Some bike shops I’ve spoken to hate these schemes, believing the ones that offer cheap servicing have a massive impact on their workshop takings. Others see them as an essential part of the sub-retail mix, taking up the slack in an otherwise underground second-hand bike scene and selling bargain basement bikes that many IBDs won’t touch.

Clearly, enterprises such as the London Bike Kitchen, in Hackney, are extremely popular with bicycle culture vultures. LBK is an award-winning non-profit that supports folks in becoming self-sufficient and proficient in bike maintenance. "We cover maintenance topics like adjusting brakes and how to fix a puncture, and riding topics like assertive cycling and fitting your bike to your body,” says Jenni Gwiazdowski, LBK’s director. “Sometimes we show films, other times we just have a chat over tea."

Similar enterprises are popping up all over the place, aiming to harness the social and economic power of the bicycle, raising money for charitable work or collecting bicycles for dispatch to Africa. Are they bad for your business or are they doing society a favour by providing cheap – sometimes even free – bicycles for those who may not be able to afford bike shop prices? The more people on bikes the better, right?

Some of the community bike schemes are run from pokey, pop-up locations, but not all. "We have the largest collection of bikes in one place," says Jole Rider’s Bike Shed (pronounced ‘jolly’) in Tetbury, Gloucestershire. The Bike Shed is a registered charity, sells refurbished secondhand bikes with proceeds from sales and repairs going to Jole Rider’s bikes4Africa project to get children to school.

And some of the cycle recyclers are based out of council or charity subsidised units.

While some bike shops may grumble about these bicycle recycling enterprises, they probably have to do it under their breath because the schemes are doing it “for a good cause.”

Bristol’s Life Cycle has its donated bikes repaired and cleaned by prisoners thanks to a partnership with HMP Bristol, a scheme funded by the Big Lottery Fund. Others “refurbish and repair donated bikes for asylum seekers, refugees and those on low incomes.” Aberdeen’s BeCycle says: "We gather orphaned bikes, fix them up and bring them back to life. This is a community-based workshop which lends out bikes for free, and also offers tools, spare parts and competent help to anyone keen on fixing or building their own bike.” Is BeCycle taking away trade that should, by rights, go to Aberdeen’s IBDs or is BeCycle helping to sustain a local bicycle culture that, in a circle-of-life way, ends up benefitting Aberdeen’s bike shops? I’d say the latter but, then, I don’t own a bike shop.

I’m also biased because I’m mates with Merlin Matthews (that’s his real name), founder of Re~Cycle, the UK’s biggest and best-known bicycle recycling charity. Re~Cycle receives abandoned bikes reclaimed by councils and the police, as well as those donated by members of the public, and sends them to Africa where they provide transport for those who would otherwise spend significant time walking to reach essential services and resources. Re~Cycle also refurbs Pashley bikes from Royal Mail’s surplus-to-requirements postal delivery fleet.
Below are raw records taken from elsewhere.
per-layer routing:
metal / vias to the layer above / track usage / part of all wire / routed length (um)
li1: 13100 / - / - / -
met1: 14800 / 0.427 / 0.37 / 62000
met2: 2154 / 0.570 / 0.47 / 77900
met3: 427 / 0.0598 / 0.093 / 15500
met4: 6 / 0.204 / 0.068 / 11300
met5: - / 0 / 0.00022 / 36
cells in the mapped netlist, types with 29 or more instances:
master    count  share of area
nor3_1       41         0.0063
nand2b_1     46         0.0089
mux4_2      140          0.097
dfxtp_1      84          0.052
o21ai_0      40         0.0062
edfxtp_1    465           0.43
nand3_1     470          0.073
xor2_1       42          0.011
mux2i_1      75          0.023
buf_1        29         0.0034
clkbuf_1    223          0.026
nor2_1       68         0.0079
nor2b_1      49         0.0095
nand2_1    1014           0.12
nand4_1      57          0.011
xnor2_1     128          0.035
[src/common/cilr_pkg.sv]
// Constants, register map and source codes for the camera I/O line routing.
// Assumes a 32-bit classic Wishbone slave with byte addressing.
package cilr_pkg;

   // ==========================================================
   // Bus geometry
   localparam int WB_AW = 8;
   localparam int WB_DW = 32;

   // ==========================================================
   // Register byte offsets
   localparam logic [7:0] CTRL_OFS     = 8'h00;
   localparam logic [7:0] OUTCFG_OFS   = 8'h04;
   localparam logic [7:0] LINESEL_OFS  = 8'h08;
   localparam logic [7:0] LINESTAT_OFS = 8'h0C;
   localparam logic [7:0] LINEALL_OFS  = 8'h10;

   // ==========================================================
   // Field positions
   localparam int CTRL_TRIG_BIT   = 0;
   localparam int CTRL_LEGACY_BIT = 1;
   localparam int OUTCFG_SRC_LSB  = 0;
   localparam int OUTCFG_INV_BIT  = 4;
   localparam int OUTCFG_USER_BIT = 8;
   localparam int LINE_IN_IDX     = 0;
   localparam int LINE_OUT_IDX    = 1;

   // ==========================================================
   // Output source codes
   typedef enum logic [2:0] {
      SRC_TRIG_WAIT  = 3'h0,
      SRC_TRIG_READY = 3'h1,
      SRC_EXPOSURE   = 3'h2,
      SRC_TIMER1     = 3'h3,
      SRC_USER       = 3'h4
   } cilr_src_e;

   // ==========================================================
   // Values after reset and counts
   localparam logic      TRIG_ASSIGN_RST = 1'b1;
   localparam logic      LEGACY_RST      = 1'b0;
   localparam cilr_src_e SRC_RST         = SRC_EXPOSURE;
   localparam logic      INV_RST         = 1'b0;
   localparam logic      USER_VAL_RST    = 1'b0;
   localparam logic      LINE_SEL_RST    = 1'b0;
   localparam int        SYNC_DEPTH      = 2;

endpackage
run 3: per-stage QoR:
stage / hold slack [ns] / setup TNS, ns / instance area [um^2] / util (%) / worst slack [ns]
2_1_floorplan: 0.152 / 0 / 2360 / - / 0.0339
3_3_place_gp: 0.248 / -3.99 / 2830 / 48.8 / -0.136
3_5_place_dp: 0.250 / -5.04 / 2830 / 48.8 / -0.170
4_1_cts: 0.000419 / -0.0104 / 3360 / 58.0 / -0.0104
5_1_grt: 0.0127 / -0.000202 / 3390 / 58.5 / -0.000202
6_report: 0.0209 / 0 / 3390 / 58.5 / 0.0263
**src/rtl/cso_map.svh**
```systemverilog
// Constants for the conversion sequencer and its observation port.
// Assumes one 125 MHz clock; every count here is in clock cycles.
`ifndef CSO_MAP_SVH
`define CSO_MAP_SVH

// ----------------------------------------------------------------
// Timing counts
// ----------------------------------------------------------------
`define CSO_ADC_CYCLES   130585      // Digitizing phase length
`define CSO_SLOT_CYCLES  16          // Clocks per microcode instruction
`define CSO_FIRST_OBS    9           // Clocks from phase start to first slot
`define CSO_EOC_CYCLES   8           // End-of-conversion pulse width

// ----------------------------------------------------------------
// Microcode program layout
// ----------------------------------------------------------------
`define CSO_LAST_PTR     8'hC9       // 202 instructions, 3241 clocks
`define CSO_CODE_FINAL   8'hD0       // Final instruction code
`define CSO_CODE_RESULT  8'hEA       // Compensated output instruction
`define CSO_CODE_NOP     8'h00       // Plain arithmetic step

// ----------------------------------------------------------------
// Start command codes
// ----------------------------------------------------------------
`define CSO_CMD_OBS_HOLD 4'h8        // Observe, keep registers
`define CSO_CMD_OBS_LOAD 4'hA        // Observe, reload coefficients
`define CSO_CMD_QUI_HOLD 4'hC        // Silent, keep registers
`define CSO_CMD_QUI_LOAD 4'hE        // Silent, reload coefficients

// ----------------------------------------------------------------
// Configuration word fields
// ----------------------------------------------------------------
`define CSO_CFG_AMP_ON   7           // Amplifier enabled when set
`define CSO_CFG_REPEAT   15          // Repeat mode

`endif

```
**src/rtl/cso_pkg.sv**
```systemverilog
// Types shared by the conversion sequencer files.
// Assumes cso_map.svh supplies the numeric constants.
package cso_pkg;

  // ----------------------------------------------------------------
  // Sequencer states
  // ----------------------------------------------------------------
  typedef enum logic [2:0] {
    CSO_IDLE,
    CSO_ADC,
    CSO_LEAD,
    CSO_DSP,
    CSO_EOC
  } cso_state_t;

  typedef logic [15:0] cso_word_t;  // Scratch and configuration width
  typedef logic [7:0]  cso_byte_t;  // Pointer and program store width

endpackage

```
**src/rtl/cso_obs_shifter.sv**
```systemverilog
// Serial shifter for the observation lines.
// Assumes load is a one-cycle pulse from the sequencer on the same clock.
`timescale 1ns/10ps
`include "cso_map.svh"

module cso_obs_shifter (
  input  wire logic             clock,
  input  wire logic             rst,
  input  wire logic             load,
  input  wire cso_pkg::cso_word_t scratch,
  input  wire cso_pkg::cso_byte_t pointer,
  input  wire cso_pkg::cso_byte_t program_store,
  output logic                  data_bit,
  output logic                  status_bit,
  output logic                  busy
);
  import cso_pkg::*;

  cso_word_t   data_reg,   data_next;    // Scratch frame
  cso_word_t   stat_reg,   stat_next;    // Pointer and store frame
  logic [4:0]  left_reg,   left_next;    // Bits still to send

  // ----------------------------------------------------------------
  // Shift next-state
  // ----------------------------------------------------------------
  // MSB first so the LSB is the last bit of each frame
  always_comb begin
    data_next = data_reg;
    stat_next = stat_reg;
    left_next = left_reg;
    if (load) begin
      data_next = scratch;
      stat_next = {program_store, pointer};
      left_next = 5'd16;
    end else if (left_reg != 5'd0) begin
      data_next = {data_reg[14:0], 1'b0};
      stat_next = {stat_reg[14:0], 1'b0};
      left_next = left_reg - 5'd1;
    end
  end

  // Registers only
  always_ff @(posedge clock) begin
    if (rst) begin
      data_reg <= 16'h0000;
      stat_reg <= 16'h0000;
      left_reg <= 5'd0;
    end else begin
      data_reg <= data_next;
      stat_reg <= stat_next;
      left_reg <= left_next;
    end
  end

  // Idle lines rest low between frames
  assign data_bit   = (left_reg != 5'd0) ? data_reg[15] : 1'b0;
  assign status_bit = (left_reg != 5'd0) ? stat_reg[15] : 1'b0;
  assign busy       = (left_reg != 5'd0);

  // A load always opens a full 16-bit frame
  frame_len_a: assert property (@(posedge clock) disable iff (rst)
    load |=> busy [*8] ##1 busy [*8] ##1 (!busy || $past(load)))
    else $error("observation frame is not 16 bits long");

endmodule

```
**src/rtl/cso_sequencer.sv**
```systemverilog
// Conversion sequencer with microcode observation port.
// Assumes the datapath presents the executed instruction's result on
// scratch_in, and that a decoder pulses cmd_valid for start commands.
//
// Functional notes
// - Scratch result shown on observation port
// - Program pointer shown on observation port
// - Program store equals ROM at pointer
// - Observing start drives both serial lines
// - Shift registers out after each instruction
// - New instruction every sixteen clocks, offset nine
// - Start on edge, command, or repeat
// - Fixed digitizing phase, then microcode phase
// - First frame after digitizing; last code final
// - Release status line while reset low
// - End pulse eight clocks; host latches
// - Temperature digitized in first half
// - Start tied high converts after power
// - Result becomes bitstream on output pin
// - Amplifier power follows configuration bit
// - Silent commands; load commands reload coefficients
// - End of the end pulse tests repeat bit
`timescale 1ns/10ps
`include "cso_map.svh"

module cso_sequencer #(
  parameter int unsigned ADC_CYCLES = `CSO_ADC_CYCLES
) (
  input  wire logic               clock,
  input  wire logic               rst,
  input  wire logic               start_pin,
  input  wire logic               tester_reset_n_pin,
  input  wire logic               test_mode_pin,
  input  wire logic               cmd_valid,
  input  wire logic [3:0]         cmd_code,
  input  wire cso_pkg::cso_word_t cfg_word,
  input  wire cso_pkg::cso_word_t scratch_in,
  input  wire logic               sdio_in,
  output logic                    sdio_out,
  output logic                    sdio_oe,
  output logic                    serial_observe_out,
  output logic                    serial_observe_oe,
  output cso_pkg::cso_byte_t      program_pointer,
  output cso_pkg::cso_byte_t      program_store,
  output logic                    coef_reload,
  output logic                    adc_temp_phase,
  output logic                    adc_busy,
  output logic [11:0]             result,
  output logic                    eoc,
  output logic                    dac_out,
  output logic                    amp_enable
);
  import cso_pkg::*;

  // ----------------------------------------------------------------
  // Pin synchronisers
  // ----------------------------------------------------------------
  localparam int NPIN = 3;
  logic [NPIN-1:0] pin_raw;           // start, tester reset, test mode
  logic [NPIN-1:0] pin_s1;            // First stage, read by s2 only
  logic [NPIN-1:0] pin_s2;            // Second stage
  logic [NPIN-1:0] pin_s3;            // Third stage
  logic [NPIN-1:0] pin_lvl_reg;       // Accepted level
  logic [NPIN-1:0] pin_lvl_next;

  assign pin_raw = {test_mode_pin, tester_reset_n_pin, start_pin};

  // A change counts only once stages two and three agree
  genvar gi;
  generate
    for (gi = 0; gi < NPIN; gi = gi + 1) begin : g_sync
      always_comb begin
        pin_lvl_next[gi] = pin_lvl_reg[gi];
        if (pin_s2[gi] == pin_s3[gi]) begin
          pin_lvl_next[gi] = pin_s3[gi];
        end
      end
    end
  endgenerate

  // Stages; start level resets low so a tied-high pin reads as an edge
  always_ff @(posedge clock) begin
    if (rst) begin
      pin_s1      <= 3'b000;
      pin_s2      <= 3'b000;
      pin_s3      <= 3'b000;
      pin_lvl_reg <= 3'b000;
    end else begin
      pin_s1      <= pin_raw;
      pin_s2      <= pin_s1;
      pin_s3      <= pin_s2;
      pin_lvl_reg <= pin_lvl_next;
    end
  end

  logic start_lvl;                    // Filtered start level
  logic tester_run;                   // Tester reset released
  logic test_mode;                    // Filtered test mode
  assign start_lvl  = pin_lvl_reg[0];
  assign tester_run = pin_lvl_reg[1];
  assign test_mode  = pin_lvl_reg[2];

  // ----------------------------------------------------------------
  // Instruction ROM
  // ----------------------------------------------------------------
  // Only the observed entries carry codes; other steps are plain
  function automatic cso_byte_t rom_word(input cso_byte_t addr);
    case (addr)
      8'h66, 8'h6C: rom_word = 8'hD0;
      8'h47:        rom_word = 8'hD1;
      8'h11:        rom_word = 8'hD2;
      8'h2E:        rom_word = 8'hD3;
      8'h38:        rom_word = 8'hD4;
      8'h03:        rom_word = 8'hD5;
      8'h22:        rom_word = 8'hD6;
      8'h56:        rom_word = 8'hD7;
      8'h01:        rom_word = 8'hD8;
      8'h3B:        rom_word = 8'hD9;
      8'h65, 8'h6B: rom_word = `CSO_CODE_RESULT;
      `CSO_LAST_PTR: rom_word = `CSO_CODE_FINAL;
      default:      rom_word = `CSO_CODE_NOP;
    endcase
  endfunction

  // Start command decode, used for triggering and for drive enable
  function automatic logic is_start(input logic [3:0] code);
    is_start = (code == `CSO_CMD_OBS_HOLD) || (code == `CSO_CMD_OBS_LOAD) ||
               (code == `CSO_CMD_QUI_HOLD) || (code == `CSO_CMD_QUI_LOAD);
  endfunction

  // ----------------------------------------------------------------
  // Sequencer state
  // ----------------------------------------------------------------
  cso_state_t  state_reg,  state_next;   // Phase
  logic [16:0] adc_cnt_reg, adc_cnt_next; // Digitizing count
  logic [3:0]  slot_reg,   slot_next;    // Position in instruction
  cso_byte_t   ptr_reg,    ptr_next;     // Program pointer
  logic [3:0]  eoc_cnt_reg, eoc_cnt_next; // Drain, then end pulse
  logic [11:0] res_reg,    res_next;     // Parallel result
  logic        obs_reg,    obs_next;     // Observation enabled
  logic        reload_reg, reload_next;  // Coefficient reload pulse
  logic        start_d_reg;              // Start level, one cycle late
  logic        trigger;                  // Start pin edge or start command this cycle
  logic        cmd_start;                // Start command accepted
  logic        slot_end;                 // Instruction completes
  logic        adc_last;                 // Final digitizing clock

  localparam logic [16:0] ADC_LAST  = 17'(ADC_CYCLES - 1);
  localparam logic [16:0] ADC_HALF  = 17'(ADC_CYCLES / 2);
  localparam logic [3:0]  SLOT_LAST = 4'(`CSO_SLOT_CYCLES - 1);
  localparam logic [3:0]  LEAD_LAST = 4'(`CSO_FIRST_OBS - 1);
  // Final frame needs a full slot; the pulse fills its second half
  localparam logic [3:0]  EOC_LAST  = 4'(`CSO_SLOT_CYCLES - 1);
  localparam logic [3:0]  EOC_HIGH  = 4'(`CSO_SLOT_CYCLES - `CSO_EOC_CYCLES);

  assign cmd_start = cmd_valid && test_mode && is_start(cmd_code);
  assign trigger   = (start_lvl && !start_d_reg) || cmd_start;
  assign slot_end  = (state_reg == CSO_DSP) && (slot_reg == SLOT_LAST);
  assign adc_last  = (state_reg == CSO_ADC) && (adc_cnt_reg == ADC_LAST);

  // Phase sequencing; starts are ignored while a conversion runs
  always_comb begin
    state_next   = state_reg;
    adc_cnt_next = adc_cnt_reg;
    slot_next    = slot_reg;
    ptr_next     = ptr_reg;
    eoc_cnt_next = eoc_cnt_reg;
    res_next     = res_reg;
    obs_next     = obs_reg && tester_run;   // Reset returns the port
    reload_next  = 1'b0;
    case (state_reg)
      CSO_IDLE: begin
        if (trigger) begin
          state_next   = CSO_ADC;
          adc_cnt_next = 17'd0;
          if (cmd_start) begin
            // Bit 2 of the code silences the lines, bit 1 reloads
            obs_next    = !cmd_code[2];
            reload_next = cmd_code[1];
          end
        end
      end
      CSO_ADC: begin
        adc_cnt_next = adc_cnt_reg + 17'd1;
        if (adc_last) begin
          state_next = CSO_LEAD;
          slot_next  = 4'd0;
          ptr_next   = 8'h00;
        end
      end
      CSO_LEAD: begin
        // Offsets the first completed instruction by nine clocks
        slot_next = slot_reg + 4'd1;
        if (slot_reg == LEAD_LAST) begin
          state_next = CSO_DSP;
          slot_next  = 4'd0;
        end
      end
      CSO_DSP: begin
        slot_next = slot_reg + 4'd1;
        if (slot_end) begin
          if (rom_word(ptr_reg) == `CSO_CODE_RESULT) begin
            res_next = scratch_in[15:4];
          end
          if (ptr_reg == `CSO_LAST_PTR) begin
            state_next   = CSO_EOC;
            eoc_cnt_next = 4'd0;
          end else begin
            ptr_next = ptr_reg + 8'd1;
          end
        end
      end
      CSO_EOC: begin
        // Quiet drain first, so a repeat start never meets a live frame
        eoc_cnt_next = eoc_cnt_reg + 4'd1;
        if (eoc_cnt_reg == EOC_LAST) begin
          if (cfg_word[`CSO_CFG_REPEAT]) begin
            state_next   = CSO_ADC;
            adc_cnt_next = 17'd0;
          end else begin
            state_next = CSO_IDLE;
          end
        end
      end
      default: begin
        state_next = CSO_IDLE;
      end
    endcase
  end

  // Registers only
  always_ff @(posedge clock) begin
    if (rst) begin
      state_reg   <= CSO_IDLE;
      adc_cnt_reg <= 17'd0;
      slot_reg    <= 4'd0;
      ptr_reg     <= 8'h00;
      eoc_cnt_reg <= 4'd0;
      res_reg     <= 12'h000;
      obs_reg     <= 1'b0;
      reload_reg  <= 1'b0;
      start_d_reg <= 1'b0;
    end else begin
      state_reg   <= state_next;
      adc_cnt_reg <= adc_cnt_next;
      slot_reg    <= slot_next;
      ptr_reg     <= ptr_next;
      eoc_cnt_reg <= eoc_cnt_next;
      res_reg     <= res_next;
      obs_reg     <= obs_next;
      reload_reg  <= reload_next;
      start_d_reg <= start_lvl;
    end
  end

  // ----------------------------------------------------------------
  // Observation lines
  // ----------------------------------------------------------------
  logic obs_data;                     // Scratch serial bit
  logic obs_stat;                     // Pointer/store serial bit
  logic obs_busy;                     // Frame in flight

  cso_obs_shifter u_shift (
    .clock         (clock),
    .rst           (rst),
    .load          (slot_end),
    .scratch       (scratch_in),
    .pointer       (ptr_reg),
    .program_store (rom_word(ptr_reg)),
    .data_bit      (obs_data),
    .status_bit    (obs_stat),
    .busy          (obs_busy)
  );

  // Status line is released at once while the tester holds reset
  assign sdio_oe            = obs_reg && tester_run;
  assign serial_observe_oe  = obs_reg;
  assign sdio_out           = obs_stat;
  assign serial_observe_out = obs_data;

  // ----------------------------------------------------------------
  // Outputs and analog support
  // ----------------------------------------------------------------
  // Temperature uses the first half; at 125 MHz the warm-up window is
  // shorter than with a slow resonator, it scales with the clock.
  assign adc_temp_phase  = (state_reg == CSO_ADC) && (adc_cnt_reg < ADC_HALF);
  assign adc_busy        = (state_reg == CSO_ADC);
  assign program_pointer = ptr_reg;
  assign program_store   = rom_word(ptr_reg);
  assign coef_reload     = reload_reg;
  assign result          = res_reg;
  assign eoc             = (state_reg == CSO_EOC) &&
                           (eoc_cnt_reg >= EOC_HIGH);
  assign amp_enable      = cfg_word[`CSO_CFG_AMP_ON];

  // First-order modulator: carry density tracks the result
  logic [11:0] dac_acc_reg, dac_acc_next;
  logic        dac_bit_reg, dac_bit_next;
  always_comb begin
    {dac_bit_next, dac_acc_next} = {1'b0, dac_acc_reg} + {1'b0, res_reg};
  end
  always_ff @(posedge clock) begin
    if (rst) begin
      dac_acc_reg <= 12'h000;
      dac_bit_reg <= 1'b0;
    end else begin
      dac_acc_reg <= dac_acc_next;
      dac_bit_reg <= dac_bit_next;
    end
  end
  assign dac_out = dac_bit_reg;

  // ----------------------------------------------------------------
  // Checks
  // ----------------------------------------------------------------
  eoc_width_a: assert property (@(posedge clock) disable iff (rst)
    $rose(eoc) |-> eoc [*8] ##1 !eoc)
    else $error("end pulse is not eight clocks");

  eoc_after_dsp_a: assert property (@(posedge clock) disable iff (rst)
    $rose(eoc) |-> $past(state_reg == CSO_DSP && ptr_reg == `CSO_LAST_PTR, 9))
    else $error("end pulse without finished microcode");

  adc_to_dsp_a: assert property (@(posedge clock) disable iff (rst)
    adc_last |=> state_reg == CSO_LEAD ##9 state_reg == CSO_DSP)
    else $error("digitizing phase did not hand over");

  ptr_step_a: assert property (@(posedge clock) disable iff (rst)
    (slot_end && ptr_reg != `CSO_LAST_PTR) |=>
      ##15 (slot_end && ptr_reg == $past(ptr_reg, 16) + 8'd1))
    else $error("instruction cadence is not sixteen clocks");

  store_steady_a: assert property (@(posedge clock) disable iff (rst)
    (state_reg == CSO_DSP && !slot_end) |=> $stable(program_store))
    else $error("program store changed mid instruction");

  status_release_a: assert property (@(posedge clock) disable iff (rst)
    !tester_run |-> !sdio_oe)
    else $error("status line driven during tester reset");

  quiet_outside_a: assert property (@(posedge clock) disable iff (rst)
    (state_reg == CSO_ADC && adc_cnt_reg > 17'd1) |-> !obs_busy)
    else $error("frame outside microcode phase");

  repeat_restart_a: assert property (@(posedge clock) disable iff (rst)
    (eoc && eoc_cnt_reg == EOC_LAST && cfg_word[`CSO_CFG_REPEAT]) |=>
      state_reg == CSO_ADC && adc_cnt_reg == 17'd0)
    else $error("repeat mode did not restart");

  quiet_cmd_a: assert property (@(posedge clock) disable iff (rst)
    (state_reg == CSO_IDLE && cmd_start && cmd_code[2]) |=> !serial_observe_oe)
    else $error("silent start enabled the lines");

endmodule

```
How could you possibly grumble about such a charity, doing sterling work at getting people mobile in Africa? The Action Bikes near New Scotland Yard in London supplies bikes and parts to Re~Cycle, and plenty of other UK bicycle businesses do too. Re~Cycle – and most of the other community recycling schemes – are doing things mainstream bike shops won’t touch. Most bike shops long ago jettisoned the second-hand bikes part of the business and the community recycling schemes are filling a genuine need. Many of the recycled bicycles would have otherwise gone to landfill, a crying shame considering many of them just need a bit of TLC to make them rideable again.

Care to share what you think about these schemes? Do you grumble they’re stealing your servicing business or do you think they fulfil a societal need?